Written by Kyle Magin
Dairy Queen makes an OK burger. It’s melty and juicy and cut from sort of the same cloth as a Wendy’s burger. You’ve never seen a commercial for a Dairy Queen burger, though. DQ advertises what it does best: ice cream. Blizzards, treats, cakes. If you run into a burger while you’re there, old man Queen is all the happier, but he’s not going to use it as a hook to draw you in.
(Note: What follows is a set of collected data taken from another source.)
`src/rtl/netbus_frame_reader.sv`:
```
// netbus_frame_reader: pops whole frames from the NetBus read FIFO and forwards them through a
// 2-entry skid buffer, truncating over-long frames and counting completed frames.
`default_nettype none

module netbus_frame_reader #(
    parameter int DATA_WIDTH = 4,
    parameter int MAX_FLITS  = 64,
    parameter int CNT_WIDTH  = 16
) (
    input  logic                      CLK,
    input  logic                      RESETn,
    input  logic [DATA_WIDTH*9+13:0]  FDATA,
    input  logic                      FVALID,
    output logic                      FREADY,
    input  logic                      FFRAME,
    output logic [DATA_WIDTH*9+13:0]  MDATA,
    output logic                      MVALID,
    input  logic                      MREADY,
    output logic [CNT_WIDTH-1:0]      FRAME_CNT,
    output logic                      LEN_ERR
);

    localparam int W     = DATA_WIDTH * 9 + 14;
    localparam int LEN_W = $clog2(MAX_FLITS + 1);

    typedef enum logic [1:0] {
        S_IDLE    = 2'd0,
        S_STREAM  = 2'd1,
        S_DISCARD = 2'd2
    } state_t;

    state_t               state_q, state_d;
    logic [LEN_W-1:0]     len_q, len_d;
    logic                 out_vld_q, out_vld_d;
    logic [W-1:0]         out_data_q, out_data_d;
    logic                 skid_vld_q, skid_vld_d;
    logic [W-1:0]         skid_data_q, skid_data_d;
    logic [CNT_WIDTH-1:0] cnt_q, cnt_d;
    logic                 len_err_q, len_err_d;

    logic                 fready;
    logic                 push;
    logic                 xfer;
    logic [W-1:0]         push_data;

    // Pop strobe depends only on state and skid occupancy, never on MREADY/FVALID.
    always_comb begin
        fready = 1'b0;
        case (state_q)
            S_STREAM:  fready = !skid_vld_q;
            S_DISCARD: fready = 1'b1;
            default:   fready = 1'b0;
        endcase
    end

    always_comb begin
        state_d   = state_q;
        len_d     = len_q;
        push      = 1'b0;
        push_data = FDATA;
        len_err_d = 1'b0;
        case (state_q)
            S_IDLE: begin
                if (FFRAME && FVALID) begin
                    state_d = S_STREAM;
                    len_d   = '0;
                end
            end
            S_STREAM: begin
                if (fready && FVALID) begin
                    push  = 1'b1;
                    len_d = len_q + LEN_W'(1);
                    if (FDATA[0]) begin
                        state_d = S_IDLE;
                    end else if (len_q == LEN_W'(MAX_FLITS - 1)) begin
                        // Last permitted flit of an over-long frame becomes its EOF.
                        push_data[0] = 1'b1;
                        len_err_d    = 1'b1;
                        state_d      = S_DISCARD;
                    end
                end
            end
            S_DISCARD: begin
                if (FVALID && FDATA[0]) begin
                    state_d = S_IDLE;
                end
            end
            default: state_d = S_IDLE;
        endcase
    end

    assign xfer = out_vld_q && MREADY;

    always_comb begin
        out_vld_d   = out_vld_q;
        out_data_d  = out_data_q;
        skid_vld_d  = skid_vld_q;
        skid_data_d = skid_data_q;
        if (!out_vld_q || xfer) begin
            if (skid_vld_q) begin
                out_vld_d  = 1'b1;
                out_data_d = skid_data_q;
                skid_vld_d = push;
                if (push) begin
                    skid_data_d = push_data;
                end
            end else begin
                out_vld_d = push;
                if (push) begin
                    out_data_d = push_data;
                end
            end
        end else if (push) begin
            skid_vld_d  = 1'b1;
            skid_data_d = push_data;
        end
    end

    assign cnt_d = cnt_q + ((xfer && out_data_q[0]) ? CNT_WIDTH'(1) : CNT_WIDTH'(0));

    always_ff @(posedge CLK) begin
        if (!RESETn) begin
            state_q     <= S_IDLE;
            len_q       <= '0;
            out_vld_q   <= 1'b0;
            out_data_q  <= '0;
            skid_vld_q  <= 1'b0;
            skid_data_q <= '0;
            cnt_q       <= '0;
            len_err_q   <= 1'b0;
        end else begin
            state_q     <= state_d;
            len_q       <= len_d;
            out_vld_q   <= out_vld_d;
            out_data_q  <= out_data_d;
            skid_vld_q  <= skid_vld_d;
            skid_data_q <= skid_data_d;
            cnt_q       <= cnt_d;
            len_err_q   <= len_err_d;
        end
    end

    assign FREADY    = fready;
    assign MDATA     = out_data_q;
    assign MVALID    = out_vld_q;
    assign FRAME_CNT = cnt_q;
    assign LEN_ERR   = len_err_q;

endmodule

`default_nettype wire
```
`config.mk`:
```
export PLATFORM = sky130hd
export DESIGN_NAME = netbus_frame_reader
export DESIGN_NICKNAME = d
export VERILOG_FILES = /design/src/rtl/netbus_frame_reader.sv
export SDC_FILE = /design/constraint.sdc
export NUM_CORES = 1
export LEC_CHECK = 0
export BUFFER_PORTS_ARGS = -buffer_cell sky130_fd_sc_hd__buf_4
export CORE_UTILIZATION = 47
export DETAILED_ROUTE_END_ITERATION = 10
export PLACE_DENSITY = 0.71
export SKIP_CTS_REPAIR_TIMING = 1
export SYNTH_ARGS = -nofsm -noshare
export SYNTH_HDL_FRONTEND = slang
export SYNTH_SLANG_ARGS = --single-unit
```
`constraint.sdc`:
```
create_clock -name CLK -period 3.8 [get_ports CLK]
set_input_delay 0.38 -clock CLK [delete_from_list [all_inputs] [get_ports CLK]]
set_output_delay 0.38 -clock CLK [all_outputs]
set_load 0.05 [all_outputs]
```
* Word-level counts from Yosys, hierarchy flattened *
Cells that the tools add are included.

storage, ports and cells
  register bits = 128
  bits of input ports = 55
  output and inout port bits = 69
  logic and storage cells = 63

operators by class
  add/sub/neg operators = 2
  equal/unequal tests = 8
  multiplexer cells = 26
  bitwise gates (word level) = 3
  reductions and logical operators = 16

operators by type and width
  kind                   count
  $mux W50               5
  $add A16 B1 Y16        1
  $mux W7                2
  $pmux W7 S2            1
  $mux W1                11
  $mux W2                5
  $ne A2 B2 Y1 const B   4
  $add A7 B1 Y7 const B  1
  $eq A7 B6 Y1 const B   1
  $pmux W2 S3            1
  $reduce_bool A2 Y1     3
  $logic_and A1 B1 Y1    5
  $reduce_and A4 Y1      1
  $reduce_or A4 Y1       1
  $ne A3 B3 Y1 const B   1
  $not A1 Y1             3
  $reduce_and A3 Y1      1
  $eq A2 B1 Y1 const B   1
  $eq A2 B2 Y1 const B   1
  $logic_not A1 Y1       2
  $logic_not A2 Y1       1
  $pmux W1 S2            1
  $reduce_and A2 Y1      1
  $logic_or A1 B1 Y1     1

* Longest topological paths before layout *
  depth after elaboration = 8
  mapped depth = 9
  mapped depth without buffers = 7

* Worst setup path after synthesis *
No wires, ideal clock.

  path kind = register to register
  from = register out_vld_q (netlist: MVALID)
  to = register cnt_q[14] (netlist: FRAME_CNT[14])
  setup time = 70 ps
  arrival = 2132 ps
  data required time = 3730 ps
  path slack = 1598 ps
  cell stages (with the launch flop) = 8
  path buffers = 0
  clock period less this slack = 2202 ps
  cell sequence = dfxtp_1 and3_1 ha_1 ha_1 and2_1 nand3_1 or4_1 a21boi_1

on the way
  word-level cells in the longest chain between the ends = 4

ends and longest elaborated chain
  item                    RTL line  RTL
  start, declared         34        logic out_vld_q, out_vld_d;
  start signal, assigned  134       out_vld_q <= out_vld_d;
  $logic_and A1 B1 Y1     92        assign xfer = out_vld_q && MREADY;
  $logic_and A1 B1 Y1     119       assign cnt_d = cnt_q + ((xfer && out_data_q[0]) ? CNT_WIDTH'(1) : CNT_WIDTH'(0));
  $mux W1                 119
  $add A16 B1 Y16         119
  end signal, assigned    138       cnt_q <= cnt_d;
  end, declared           38        logic [CNT_WIDTH-1:0] cnt_q, cnt_d;

No other way between the ends.
A chain may end at the register's enable or synchronous reset.

* Final worst setup path *
  from = register skid_vld_q
  to = output FREADY

on the way
  word-level cells in the longest chain between the ends = 2

ends and longest elaborated chain
  item                    RTL line  RTL
  start, declared         36        logic skid_vld_q, skid_vld_d;
  start signal, assigned  136       skid_vld_q <= skid_vld_d;
  $logic_not A1 Y1        50        S_STREAM: fready = !skid_vld_q;
  $pmux W1 S2             49        case (state_q)
  end, declared           14        output logic FREADY,

No other way between the ends.

==> metrics.txt <==
Mean Syn Cell Area=9.273 um^2; Clock Sinks=128; Final Max Tran Viols=0; final period utilization=65.64%; outcome=finished, final reports clean; CP endpoint kind=primary output; overall die height=110.9 um; Critical path origin=skid_vld_q$_SDFFE_PN0P_; Antenna Nets Post-Route=0; relative slew slack=26.97%; Fin. Hold Viols=0; Rows=39; Clock Tree Root=clkbuf_16; clock latency on the worst-skew pair=0.42 ns; largest net degree at the start of global routing=100; count leader, synth=nand2_1; routed vias=4,609; HPWL Detailed=7986 um; fin crit period=2.494 ns; distinct cell type count after synthesis=45; synth cell count leaders=nand2_1 (163), dfxtp_1 (128), a21boi_1 (57), mux2i_1 (53), o211a_1 (49); sequential share of the synthesized area=45.98%; vias in the first global route=4,403; CTS tree=built; total CTS buffers=17; RSZ-0062 raised after global routing=no; Reg-to-Reg End=skid_data_q[4]$_SDFFE_PN0P_; residual DRC count=0; share of the synthesized area in the top cell type=a little under half; reg2reg setup slack=~1.4 ns; Crit Path Max Fanout=35; mux cell area share after synthesis=9.520%; DRT Pass-1 Iters=6; R2R depth=6; Port Buffer Count=roughly 120; final net count=765; Cell Area, Synth=5573 um^2; simple-gate portion of the synthesized area=17.62%; Power Dens Cells=around 530 nW/um^2; Critical Path RT=between 3 and 4 ns; Post-Syn Instances=601; IO Pins=approximately 120; Clock Path Buffers=2; Area growth syn-to-layout=27.75%; final setup fails=0; core area=11,470 um^2; worst slack, placed=1.461 ns; first-pass GRT wire length=20,220 um; Post-Syn Nets=662; synthesized flop and latch total=around 130; remaining global-route overflow=0; fraction of layout cells with a size suffix above 1=22.58%; placed cell area=6528 um^2; clk_skew=0.006198 ns; antenna diode count=0; Synth Area in XOR/XNOR=~1.6%; HP Class=in2reg; GRT Resource Usage Total=20.46%; Critical path destination=FREADY; Slew @ Worst Pin=1.096 ns; Post-synth ARST share=0%; post-layout util=62.08%; initial antenna violation count=0; Post-synth EDFFs=0; DR iter-0 viols=304; prevailing post-synth register cell=dfxtp_1; kind of critical path=reg2out; Wirelength per Cell=14.30 um; FMAX=0.4009 GHz; final worst slack=1.306 ns; WP data arrival=2.11 ns; Initial Util=between 40% and 50%; Yosys warnings=0; Clock H-tree levels=4; FF-to-FF Start=state_q[1]$_SDFFE_PN0P_; largest family of logic cells by synthesized area=compound AO/OA/AOI/OAI gates; clock slew at reported path FFs=0.05 ns; largest cells by area after synthesis=dfxtp_1 (46%), nand2_1 (11%), mux2i_1 (9.5%), o211a_1 (8.8%), a21boi_1 (7.7%); global placer's final weighted congestion=0.8216; post-layout instance area=roughly 7100 um^2; maximum vdd drop=450.5 uV; Sum Neg Setup Slack=0 ns; Synth area leader=dfxtp_1; Setup crit start kind=flop; final WL=12,240 um; drt via density=5.384; Synth Area in Compound Gates=20.30%; total die area=12,300 um^2; Static Leakage=3.314 nW; Die W=approximately 110 um; Post-Synth Adder-Cell Area=1.347%; Max Cap Viol=0
## flip-flops by register name, summed over array words and instances (netlist names)
name	flops
FRAME_CNT	16
MVALID	1
state_q	2
MDATA	50
LEN_ERR	1
skid_data_q	50
skid_vld_q	1
len_q	7
## cell type report
class                           count  area [um^2]
Clock buffer                       22        484.2
Clock inverter                      6        107.6
Fill cell                         979         4348
Inverter                            6        22.52
Multi-Input combinational cell    425         2814
Sequential cell                   128         2566
Tap cell                          143        178.9
Timing Repair Buffer              126        945.9
## where the power goes
| group | internal (mW) | leakage, nW | switching, mW | total (mW) |
|---|---|---|---|---|
| clock | 1.08 | 0.290 | 0.537 | 1.62 |
| combinational | 0.246 | 1.99 | 0.446 | 0.692 |
| sequential | 1.41 | 1.03 | 0.0391 | 1.45 |
| total | 2.74 | 3.31 | 1.02 | 3.76 |
## worst max-delay path, stage by stage (launching register included)
cell	delay, ns
dfxtp_4	0.59
buf_4	0.57
nor2b_1	0.10
o21a_1	0.23
buf_4	0.20
## cells by family (layout without fill, tap and decap cells)
logic type / count (synthesis) / after routing
AO/OA/AOI/OAI: 134 / 134
XOR/XNOR: 10 / 10
adder cells (fa/ha/maj): 6 / 6
buffers and inverters: 48 / 160
flip-flops: 128 / 128
multiplexers: 53 / 53
AND/OR/NAND/NOR: 222 / 222
## through the flow
| stage | hold WS (ns) | cells | total power [mW] |
|---|---|---|---|
| after CTS | 0.1996 | 856 | 3.805 |
| after detailed placement | 0.4451 | 828 | 2.169 |
| after global routing | 0.2030 | 856 | 3.911 |
| final | 0.2184 | 856 | 3.759 |
| after global placement | 0.4400 | 828 | 2.155 |
| after floorplan | 0.4347 | 601 | 1.963 |
## routing by layer
metal / vias to the layer above / part of all wire (%) / track usage, %
met4: 0 / 1.4 / 8.533
li1: 2300 / - / -
met2: 108 / 48 / 33.33
met1: 2181 / 44 / 23.83
met3: 20 / 6.3 / 8.147
met5: - / 0 / 0
## worst min-delay path by stage
stage	start	to	slack, ns	depth (start not counted)
2_1_floorplan	skid_data_q[10]$_SDFFE_PN0P_	skid_data_q[10]$_SDFFE_PN0P_	0.43	2
3_3_place_gp	skid_data_q[10]$_SDFFE_PN0P_	skid_data_q[10]$_SDFFE_PN0P_	0.44	2
3_5_place_dp	skid_data_q[2]$_SDFFE_PN0P_	skid_data_q[2]$_SDFFE_PN0P_	0.45	2
4_1_cts	FDATA[35]	skid_data_q[35]$_SDFFE_PN0P_	0.20	3
5_1_grt	FDATA[35]	skid_data_q[35]$_SDFFE_PN0P_	0.20	3
6_report	FDATA[36]	skid_data_q[36]$_SDFFE_PN0P_	0.22	3
## placed cells by master (no fill, tap or decap), drive strengths merged, types with 2 or more instances in the layout
cell type  Yosys  final
nand2        163    163
dfxtp        128    128
buf           15    126
a21boi        58     58
mux2i         53     53
o211a         50     50
clkbuf        27     22
and2          13     13
nand3          8      8
nand4          6      6
nand2b         6      6
xnor2          6      6
ha             6      6
inv            6      6
o21ai          6      6
o31ai          4      4
xor2           4      4
and3           4      4
or4            4      4
nor2b          3      3
nor4           3      3
nor3           3      3
nor2           3      3
bufinv         0      3
o21a           3      3
o41ai          2      2
or3            2      2
o31a           2      2
and4           2      2
a21oi          2      2
clkinv         0      2
No activity file was read; power rests on OpenSTA's default activity.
This is a relatively simple advertising model for businesses with large portfolios, but one premier calling card. It’s something the folks at North Lake Tahoe—properly the North Lake Tahoe Resort Association, the quasi-governmental body charged with marketing the North Shore area—would do to take to heart. While they sell one of the west’s premier winter sports hubs, they continue to market their burger in the form of the #TouchLakeTahoe ad campaign.
Through its various permutations, the campaign—which encourages visitors to come down to the shores of Lake Tahoe during the winter and post photos of the experience using the branded hashtag—has been an incomprehensible trainwreck. Instead of spending advertising money talking about the thousands of acres of skiable terrain, the snowshoeing, the snowmobiling, the hiking and biking in dry years, the #TouchLakeTahoe campaign urges visitors to enjoy the very unsexy, very sedentary activity of walking down to the lake.
The cynical idea behind this campaign, as explained to me by the NLTRA’s incompetent and wasteful former CEO Sandy Evans Hall, was to get people to visit North Tahoe’s sleepy towns and spend a little money there as opposed to strictly hanging out at the resorts (who, it shouldn’t need to be noted, are key supporters of the North Lake Tahoe Resort Association) come winter. It was a small-minded move that reeked of money-grubbing by the little merchants in the lake towns who wanted a campaign to push their interests as opposed to a plan that took the entire region and its gamut of activities into account.
#TouchLakeTahoe is idiotic on a couple of levels:
- As stated, the lakeside towns in winter are Tahoe’s burger. They’re mostly quiet and feature very little nightlife. The food sucks as a general rule—it’s shitty, overpriced American fare with a few wonderful exceptions. Unless you’re in Nevada, which isn’t a prime NLTRA concern, there aren’t a lot of beds for heads in towns like Tahoe City and Kings Beach. Winter recreation inside the towns is minimal—Tahoe City has some small-time amusements on its golf course, but that’s about it. The shopping is only notable if you’re a turquoise jewelry enthusiast or a fan of carved wooden bears.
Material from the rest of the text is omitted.